==> src/rtl/phe_pkg.sv <==
// ---------------------------------------------------------------------------
// phe_pkg
// Shared types and constants for the Horner polynomial evaluator.
// ---------------------------------------------------------------------------
`default_nettype none

package phe_pkg;

    localparam int DATA_W       = 32;
    localparam int PROD_W       = 2 * DATA_W;
    localparam int NUM_COEFFS   = 8;
    localparam int COEFF_IDX_W  = $clog2(NUM_COEFFS);
    localparam int CFG_INDEX_W  = COEFF_IDX_W + 1;
    localparam int DEF_DEGREE   = 7;
    localparam int DEF_FRAC     = 16;

    typedef struct packed {
        logic                     valid;
        logic                     sat;
        logic signed [DATA_W-1:0] acc;
        logic signed [DATA_W-1:0] x;
    } t_lane;

    typedef struct packed {
        logic                     sat;
        logic signed [DATA_W-1:0] value;
    } t_result;

endpackage

`default_nettype wire

==> src/rtl/phe_cell.sv <==
// ---------------------------------------------------------------------------
// phe_cell
// One Horner step: registered multiply, then shift, add and saturate.
// ---------------------------------------------------------------------------
`default_nettype none

module phe_cell #(
    parameter int FRAC_BITS = phe_pkg::DEF_FRAC
) (
    input  wire                                 i_clk,
    input  wire                                 i_rst_n,
    input  wire                                 i_en,
    input  wire logic signed [phe_pkg::DATA_W-1:0] i_coeff,
    input  wire phe_pkg::t_lane                 i_lane,
    output phe_pkg::t_lane                      o_lane
);

    localparam int SUM_W = phe_pkg::PROD_W + 1;

    logic                                 r_mul_valid;
    logic                                 r_mul_sat;
    logic signed [phe_pkg::PROD_W-1:0]    r_prod;
    logic signed [phe_pkg::DATA_W-1:0]    r_mul_x;
    logic signed [phe_pkg::PROD_W-1:0]    n_prod;

    logic signed [phe_pkg::PROD_W-1:0]    shifted;
    logic signed [SUM_W-1:0]              sum;
    logic                                 over;
    logic                                 under;
    logic signed [phe_pkg::DATA_W-1:0]    n_acc;

    phe_pkg::t_lane r_lane;

    assign n_prod = i_lane.acc * i_lane.x;

    always_ff @(posedge i_clk) begin
        if (!i_rst_n) begin
            r_mul_valid <= 1'b0;
        end else if (i_en) begin
            r_mul_valid <= i_lane.valid;
        end
    end

    always_ff @(posedge i_clk) begin
        if (i_en) begin
            r_prod    <= n_prod;
            r_mul_x   <= i_lane.x;
            r_mul_sat <= i_lane.sat;
        end
    end

    always_comb begin
        shifted = r_prod >>> FRAC_BITS;
        sum     = SUM_W'(shifted) + SUM_W'(i_coeff);
        over    = !sum[SUM_W-1] && (sum[SUM_W-2:phe_pkg::DATA_W-1] != '0);
        under   = sum[SUM_W-1] && (sum[SUM_W-2:phe_pkg::DATA_W-1] != '1);
        if (over) begin
            n_acc = {1'b0, {(phe_pkg::DATA_W-1){1'b1}}};
        end else if (under) begin
            n_acc = {1'b1, {(phe_pkg::DATA_W-1){1'b0}}};
        end else begin
            n_acc = sum[phe_pkg::DATA_W-1:0];
        end
    end

    always_ff @(posedge i_clk) begin
        if (!i_rst_n) begin
            r_lane.valid <= 1'b0;
        end else if (i_en) begin
            r_lane.valid <= r_mul_valid;
        end
        if (i_en) begin
            r_lane.acc <= n_acc;
            r_lane.x   <= r_mul_x;
            r_lane.sat <= r_mul_sat | over | under;
        end
    end

    assign o_lane = r_lane;

endmodule

`default_nettype wire

==> config.mk <==
export PLATFORM = sky130hd
export DESIGN_NAME = phe_cell
export DESIGN_NICKNAME = d
export VERILOG_FILES = /design/src/rtl/phe_pkg.sv /design/src/rtl/phe_cell.sv
export SDC_FILE = /design/constraint.sdc
export NUM_CORES = 2
export LEC_CHECK = 0
export BUFFER_PORTS_ARGS = -buffer_cell sky130_fd_sc_hd__buf_2
export CORE_MARGIN = 2
export CORE_UTILIZATION = 40
export DETAILED_ROUTE_END_ITERATION = 12
export PLACE_DENSITY = 0.54
export SYNTH_ARGS = -nofsm -noshare
export SYNTH_HDL_FRONTEND = slang
export SYNTH_SLANG_ARGS = --single-unit
==> constraint.sdc <==
create_clock -name i_clk -period 15.7 [get_ports i_clk]
set_input_delay 4.71 -clock i_clk [delete_from_list [all_inputs] [get_ports i_clk]]
set_output_delay 4.71 -clock i_clk [all_outputs]
set_load 0.01 [all_outputs]
# == Word level (Yosys, flattened, before mapping) ==
# Cells that the tools add are included.
# totals
reg_bits,164
latch_bits,0
ramBits,0
mem_bits_ro,0
inputBits,101
out_inout_bits,66
wordCells,18
n_memories,0
# classes
add_sub_neg,1
mul,1
div_mod_pow,0
n_lt_le_gt_ge,0
eq_ne,1
shift,0
mux,1
bitwise_logic,2
reduce_logical,4
# ops
op,n
multiplier 32 x 32 -> 64 bit,1
adder 48 x 32 -> 49 bit,1
"!= test 33 bit, second input constant",1
nonzero test 33 bit,1
2-to-1 mux 32 bit,1
logical AND 1 bit,2
bitwise OR 1 bit,2
logical NOT 1 bit,1

# == Longest topological paths before layout ==
# depth
depth_word,5
mapped_depth,31
depth_no_buf,30

# == Least setup slack after synthesis ==
# Ideal clock, no wire load.
# synth_path
path_type,input-to-reg
startpoint,in i_lane[63] (netlist name)
endpoint,reg r_prod[63] (netlist name) (data pin)
setup_ps,260
arrival_ps,11882
t_required_ps,15440
setup_slack_ps,3558
cell_stages,25
n_path_buf,1
cell_sequence,clkbuf_1 -> and2_1 -> fa_1 -> inv_1 -> fa_1 -> inv_1 -> fa_1 -> fa_1 -> inv_1 -> fa_1 -> fa_1 -> fa_1 -> fa_1 -> inv_1 -> ha_1 -> a21oi_1 -> o21bai_1 -> a21o_1 -> nand3_1 -> o211ai_1 -> o211ai_1 -> a21oi_1 -> or3_1 -> a21oi_1 -> xnor2_1
# synth_via
elab_chain_len,1
# synth_lines
element,line_no,source
"start, declared",phe_cell.sv:14,"input wire phe_pkg::t_lane i_lane,"
multiplier 32 x 32 -> 64 bit,phe_cell.sv:34,assign n_prod = i_lane.acc * i_lane.x;
via n_prod (one bit),phe_cell.sv:24,logic signed [phe_pkg::PROD_W-1:0] n_prod;
"end signal, assigned",phe_cell.sv:46,r_prod <= n_prod;
"end, declared",phe_cell.sv:22,logic signed [phe_pkg::PROD_W-1:0] r_prod;
# The timed path passes the listed nets, and every way through them passes these cells.
# A chain may end at the register's enable or synchronous reset.

# == Final worst setup path ==
# layout_path
startpoint,in i_lane[3] (netlist name)
endpoint,reg r_prod[63] (netlist name) (data pin)
# Same word-level chain as after synthesis.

### REQUIRED WORK
Show each line of the records above containing "declared".

### ANSWER SPACE
"start, declared",phe_cell.sv:14,"input wire phe_pkg::t_lane i_lane,"
"end, declared",phe_cell.sv:22,logic signed [phe_pkg::PROD_W-1:0] r_prod;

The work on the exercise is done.